Personal information
- Full name: Samuel Delgado Serna
- Date of birth: 2 July 1993 (age 32)
- Place of birth: Belmonte, Spain
- Height: 1.78 m (5 ft 10 in)
- Position(s): Winger

Youth career
- 2001–2012: Albacete

Senior career*
- Years: Team / Apps / (Gls)
- 2012–2013: Albacete B / 30 / (4)
- 2013–2017: Albacete / 98 / (10)
- 2016–2017: → Alcorcón (loan) / 11 / (0)
- 2017: Alcorcón / 0 / (0)
- 2017: → Cultural Leonesa (loan) / 2 / (0)
- 2017–2019: Cultural Leonesa / 21 / (3)
- 2019–2020: Marbella / 39 / (4)
- 2020–2022: Córdoba / 8 / (1)

= Samu Delgado =

Spanish footballer (born 1993)

Samuel Delgado Serna (born 2 July 1993), known as Samu Delgado or simply Samu, is a Spanish former footballer who played as a right winger.

==Club career==
Born in Belmonte, Cuenca, Castilla-La Mancha, Samu graduated from Albacete Balompié's youth setup, and made senior debuts with the reserves in the 2011–12 campaign, in Tercera División. In the following season he began appearing with the main squad in Segunda División B.

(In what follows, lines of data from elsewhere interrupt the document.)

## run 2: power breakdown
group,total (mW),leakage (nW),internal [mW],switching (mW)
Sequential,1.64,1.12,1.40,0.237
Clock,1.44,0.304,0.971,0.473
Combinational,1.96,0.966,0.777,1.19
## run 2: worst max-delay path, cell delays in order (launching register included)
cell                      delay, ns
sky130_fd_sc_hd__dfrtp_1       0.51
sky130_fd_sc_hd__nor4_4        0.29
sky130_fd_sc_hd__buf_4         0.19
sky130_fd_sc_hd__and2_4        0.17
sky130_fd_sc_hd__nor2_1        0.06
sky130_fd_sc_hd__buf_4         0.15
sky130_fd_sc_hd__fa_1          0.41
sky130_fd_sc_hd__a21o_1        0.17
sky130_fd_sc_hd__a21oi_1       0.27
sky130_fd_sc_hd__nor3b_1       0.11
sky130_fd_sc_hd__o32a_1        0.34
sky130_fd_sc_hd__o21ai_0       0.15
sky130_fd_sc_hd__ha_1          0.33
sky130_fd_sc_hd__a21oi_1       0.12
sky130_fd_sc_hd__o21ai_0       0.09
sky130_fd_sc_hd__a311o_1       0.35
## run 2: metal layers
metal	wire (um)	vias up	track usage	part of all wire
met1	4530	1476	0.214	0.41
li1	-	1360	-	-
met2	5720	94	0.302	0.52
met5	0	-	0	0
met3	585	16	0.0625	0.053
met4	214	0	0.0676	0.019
**src/rtl/banco_fifos_pkg.sv**
```systemverilog
// Shared widths and constants for the banco_fifos queue bank.
// Defaults match the arbiter-side integration: 4 queues of 7 bytes each.
// capacity() gives the usable depth of a queue; one pointer slot stays unused.
package banco_fifos_pkg;

  localparam int QUEUE_QUANTITY_DEF = 4;
  localparam int DATA_BITS_DEF      = 8;
  localparam int BUF_WIDTH_DEF      = 3;
  localparam int ALMOST_FULL_DEF    = 6;

  // Usable words per queue for a given pointer width.
  function automatic int capacity(input int buf_width);
    return (1 << buf_width) - 1;
  endfunction

endpackage

```
**src/rtl/banco_fifos_fifo_cola.sv**
```systemverilog
// One queue of the bank: storage, pointers, occupancy, status and sticky error flags.
// Latency: read word is mem[rptr] combinationally; the top registers it on a valid pop.
// Backpressure: push is dropped when full unless popped the same cycle; pops on empty are flagged.
module fifo_cola
  import banco_fifos_pkg::*;
#(
  parameter int DATA_BITS   = DATA_BITS_DEF,
  parameter int BUF_WIDTH   = BUF_WIDTH_DEF,
  parameter int ALMOST_FULL = ALMOST_FULL_DEF
) (
  input  logic                 clk,
  input  logic                 rst,
  input  logic                 enb,
  input  logic                 push,
  input  logic [DATA_BITS-1:0] din,
  input  logic                 pop_hit,
  output logic [DATA_BITS-1:0] rd_dat,
  output logic                 rd_vld,
  output logic                 empty,
  output logic                 full,
  output logic                 almost_full,
  output logic [BUF_WIDTH-1:0] count,
  output logic                 err_overflow,
  output logic                 err_underflow
);

  localparam int DEPTH = 1 << BUF_WIDTH;
  localparam logic [BUF_WIDTH-1:0] CAP = BUF_WIDTH'(capacity(BUF_WIDTH));

  logic [DATA_BITS-1:0] mem [DEPTH];
  logic [BUF_WIDTH-1:0] wptr;
  logic [BUF_WIDTH-1:0] rptr;
  logic                 wr;
  logic                 rd;

  // A full queue still accepts a push when the same cycle pops it.
  assign wr          = push & (~full | pop_hit);
  assign rd          = pop_hit & ~empty;
  assign empty       = (count == '0);
  assign full        = (count == CAP);
  assign almost_full = (int'(count) >= ALMOST_FULL);
  assign rd_dat      = mem[rptr];
  assign rd_vld      = rd;

  // Pointers, occupancy and sticky error flags.
  always_ff @(posedge clk or negedge rst) begin
    if (!rst) begin
      wptr          <= '0;
      rptr          <= '0;
      count         <= '0;
      err_overflow  <= 1'b0;
      err_underflow <= 1'b0;
    end else if (enb) begin
      if (wr) wptr <= wptr + 1'b1;
      if (rd) rptr <= rptr + 1'b1;
      if (wr && !rd)      count <= count + 1'b1;
      else if (!wr && rd) count <= count - 1'b1;
      if (push && full && !pop_hit) err_overflow  <= 1'b1;
      if (pop_hit && empty)         err_underflow <= 1'b1;
    end
  end

  // Storage is not reset; stale contents are unreachable once pointers clear.
  always_ff @(posedge clk) begin
    if (enb && wr) mem[wptr] <= din;
  end

endmodule

```
**src/rtl/banco_fifos.sv**
```systemverilog
// Bank of independent queues feeding the round-robin arbiter, popped by its selector.
// Latency: a pop in cycle N presents the word on data_out with data_out_vld in cycle N+1.
// Backpressure: per-queue full/almost_full status; overflowing pushes dropped and flagged.
module banco_fifos
  import banco_fifos_pkg::*;
#(
  parameter int QUEUE_QUANTITY = QUEUE_QUANTITY_DEF,
  parameter int DATA_BITS      = DATA_BITS_DEF,
  parameter int BUF_WIDTH      = BUF_WIDTH_DEF,
  parameter int ALMOST_FULL    = ALMOST_FULL_DEF,
  parameter int SEL_W          = $clog2(QUEUE_QUANTITY)
) (
  input  logic                                clk,
  input  logic                                rst,
  input  logic                                enb,
  input  logic [QUEUE_QUANTITY-1:0]           push,
  input  logic [QUEUE_QUANTITY*DATA_BITS-1:0] data_in,
  input  logic                                pop,
  input  logic [SEL_W-1:0]                    pop_sel,
  output logic [DATA_BITS-1:0]                data_out,
  output logic                                data_out_vld,
  output logic [QUEUE_QUANTITY-1:0]           buf_empty,
  output logic [QUEUE_QUANTITY-1:0]           buf_full,
  output logic [QUEUE_QUANTITY-1:0]           almost_full,
  output logic [QUEUE_QUANTITY*BUF_WIDTH-1:0] fifo_counter,
  output logic [QUEUE_QUANTITY-1:0]           err_overflow,
  output logic [QUEUE_QUANTITY-1:0]           err_underflow
);

  logic [QUEUE_QUANTITY-1:0] pop_hit;
  logic [QUEUE_QUANTITY-1:0] rd_vld;
  logic [DATA_BITS-1:0]      rd_dat [QUEUE_QUANTITY];

  for (genvar i = 0; i < QUEUE_QUANTITY; i++) begin : g_cola
    assign pop_hit[i] = pop && (pop_sel == SEL_W'(i));

    fifo_cola #(
      .DATA_BITS  (DATA_BITS),
      .BUF_WIDTH  (BUF_WIDTH),
      .ALMOST_FULL(ALMOST_FULL)
    ) u_cola (
      .clk          (clk),
      .rst          (rst),
      .enb          (enb),
      .push         (push[i]),
      .din          (data_in[i*DATA_BITS +: DATA_BITS]),
      .pop_hit      (pop_hit[i]),
      .rd_dat       (rd_dat[i]),
      .rd_vld       (rd_vld[i]),
      .empty        (buf_empty[i]),
      .full         (buf_full[i]),
      .almost_full  (almost_full[i]),
      .count        (fifo_counter[i*BUF_WIDTH +: BUF_WIDTH]),
      .err_overflow (err_overflow[i]),
      .err_underflow(err_underflow[i])
    );
  end

  // Register the selected queue's head word; data_out holds when nothing valid was popped.
  always_ff @(posedge clk or negedge rst) begin
    if (!rst) begin
      data_out     <= '0;
      data_out_vld <= 1'b0;
    end else if (enb) begin
      data_out_vld <= |rd_vld;
      if (|rd_vld) data_out <= rd_dat[pop_sel];
    end
  end

endmodule

```
$ cat src/rtl/dmem_init_loader_byte_word_assembler.sv
// Little-endian 32-bit field assembler. Counts accepted bytes with a 2-bit
// wrapping counter; on the 4th byte it strobes o_word_done for that same
// cycle with the completed word (the 4th byte forms bits [31:24]).
module byte_word_assembler (
  input  logic        i_clk,
  input  logic        i_rst,
  input  logic        i_accept,
  input  logic [7:0]  i_byte,
  output logic        o_word_done,
  output logic [31:0] o_word
);

  logic [1:0]  cnt_q;
  logic [23:0] low_q;

  assign o_word_done = i_accept && (cnt_q == 2'd3);
  assign o_word      = {i_byte, low_q};

  // Byte position counter; wraps 3->0 as each field completes.
  always_ff @(posedge i_clk) begin
    if (i_rst) cnt_q <= 2'd0;
    else if (i_accept) cnt_q <= cnt_q + 2'd1;
  end

  // Capture the three low bytes of the field in their LE lanes.
  always_ff @(posedge i_clk) begin
    if (i_accept) begin
      case (cnt_q)
        2'd0:    low_q[7:0]   <= i_byte;
        2'd1:    low_q[15:8]  <= i_byte;
        2'd2:    low_q[23:16] <= i_byte;
        default: low_q        <= low_q;
      endcase
    end
  end

endmodule

$ cat src/rtl/dmem_init_loader.sv
// Boot-time data-memory loader: parses a LE word-count header, assembles
// 32-bit words from the byte stream and writes them sequentially from
// BASE_ADDR. Optional build macro: DMEM_LOADER_CHECKSUM_EN adds a trailing
// 32-bit checksum (sum of written words mod 2^32) verified before done.
module dmem_init_loader
  import dmem_init_loader_pkg::*;
#(
  parameter logic [31:0] BASE_ADDR = 32'h0000_0000,
  parameter int          MAX_WORDS = 4096
) (
  input logic               i_clk,
  input logic               i_rst,
  dmem_init_loader_if.slave bus
);

  localparam logic [31:0] MAX_N = 32'(MAX_WORDS);

`ifdef DMEM_LOADER_CHECKSUM_EN
  localparam state_e ST_END = ST_CSUM;
`else
  localparam state_e ST_END = ST_DONE;
`endif

  state_e      state_q, state_d;
  logic [31:0] idx_q, idx_d;
  logic [31:0] n_q, n_d;
  logic [31:0] word;
  logic        word_done;
  logic        byte_fire;
  logic        wr_fire;

  assign byte_fire = bus.i_byte_valid && bus.o_byte_ready;
  assign wr_fire   = (state_q == ST_WRITE) && !bus.i_stall;

  byte_word_assembler u_asm (
    .i_clk       (i_clk),
    .i_rst       (i_rst),
    .i_accept    (byte_fire),
    .i_byte      (bus.i_byte),
    .o_word_done (word_done),
    .o_word      (word)
  );

`ifdef DMEM_LOADER_CHECKSUM_EN
  logic [31:0] sum_q;

  // Running sum of every word the memory has accepted.
  always_ff @(posedge i_clk) begin
    if (i_rst) sum_q <= 32'd0;
    else if (wr_fire) sum_q <= sum_q + bus.o_init_data;
  end
`endif

  // Next-state logic: header parse, word collection, write handshake.
  always_comb begin
    state_d = state_q;
    idx_d   = idx_q;
    n_d     = n_q;
    case (state_q)
      ST_HDR: begin
        if (word_done) begin
          n_d = word;
          if (word == 32'd0)      state_d = ST_END;
          else if (word > MAX_N)  state_d = ST_ERR;
          else                    state_d = ST_DATA;
        end
      end
      ST_DATA: begin
        if (word_done) state_d = ST_WRITE;
      end
      ST_WRITE: begin
        if (wr_fire) begin
          idx_d   = idx_q + 32'd1;
          state_d = (idx_d == n_q) ? ST_END : ST_DATA;
        end
      end
`ifdef DMEM_LOADER_CHECKSUM_EN
      ST_CSUM: begin
        if (word_done) state_d = (word == sum_q) ? ST_DONE : ST_ERR;
      end
`endif
      ST_DONE: state_d = ST_DONE;
      ST_ERR:  state_d = ST_ERR;
      default: state_d = ST_ERR;
    endcase
  end

  // FSM state, word index and header count registers.
  always_ff @(posedge i_clk) begin
    if (i_rst) begin
      state_q <= ST_HDR;
      idx_q   <= 32'd0;
      n_q     <= 32'd0;
    end else begin
      state_q <= state_d;
      idx_q   <= idx_d;
      n_q     <= n_d;
    end
  end

  // Registered outputs, decoded from the next state so they align with it.
  always_ff @(posedge i_clk) begin
    if (i_rst) begin
      bus.o_byte_ready <= 1'b1;
      bus.o_init_wen   <= WEN_NONE;
      bus.o_init_addr  <= BASE_ADDR;
      bus.o_init_data  <= 32'd0;
      bus.o_init_done  <= 1'b0;
      bus.o_error      <= 1'b0;
    end else begin
      bus.o_byte_ready <= accepts_bytes(state_d);
      bus.o_init_wen   <= (state_d == ST_WRITE) ? WEN_FULL : WEN_NONE;
      bus.o_init_addr  <= BASE_ADDR + {idx_d[29:0], 2'b00};
      if ((state_d == ST_WRITE) && (state_q != ST_WRITE))
        bus.o_init_data <= word;
      bus.o_init_done  <= (state_d == ST_DONE);
      bus.o_error      <= (state_d == ST_ERR);
    end
  end

endmodule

Samu was definitely promoted to the first team in July 2013, and appeared in 31 matches as Alba returned to Segunda División after a three-year absence. On 24 August 2014 he played his first match as a professional, replacing Portu in a 2–3 home loss against AD Alcorcón.

Samu scored his first professional goal on 30 November, netting the last in a 2–1 away win against FC Barcelona B. On 11 July 2016, after suffering relegation, he was loaned to fellow league team AD Alcorcón for one year.

Samu joined the Alfareros permanently on 31 January 2017, and was immediately loaned to Cultural Leonesa in the third division.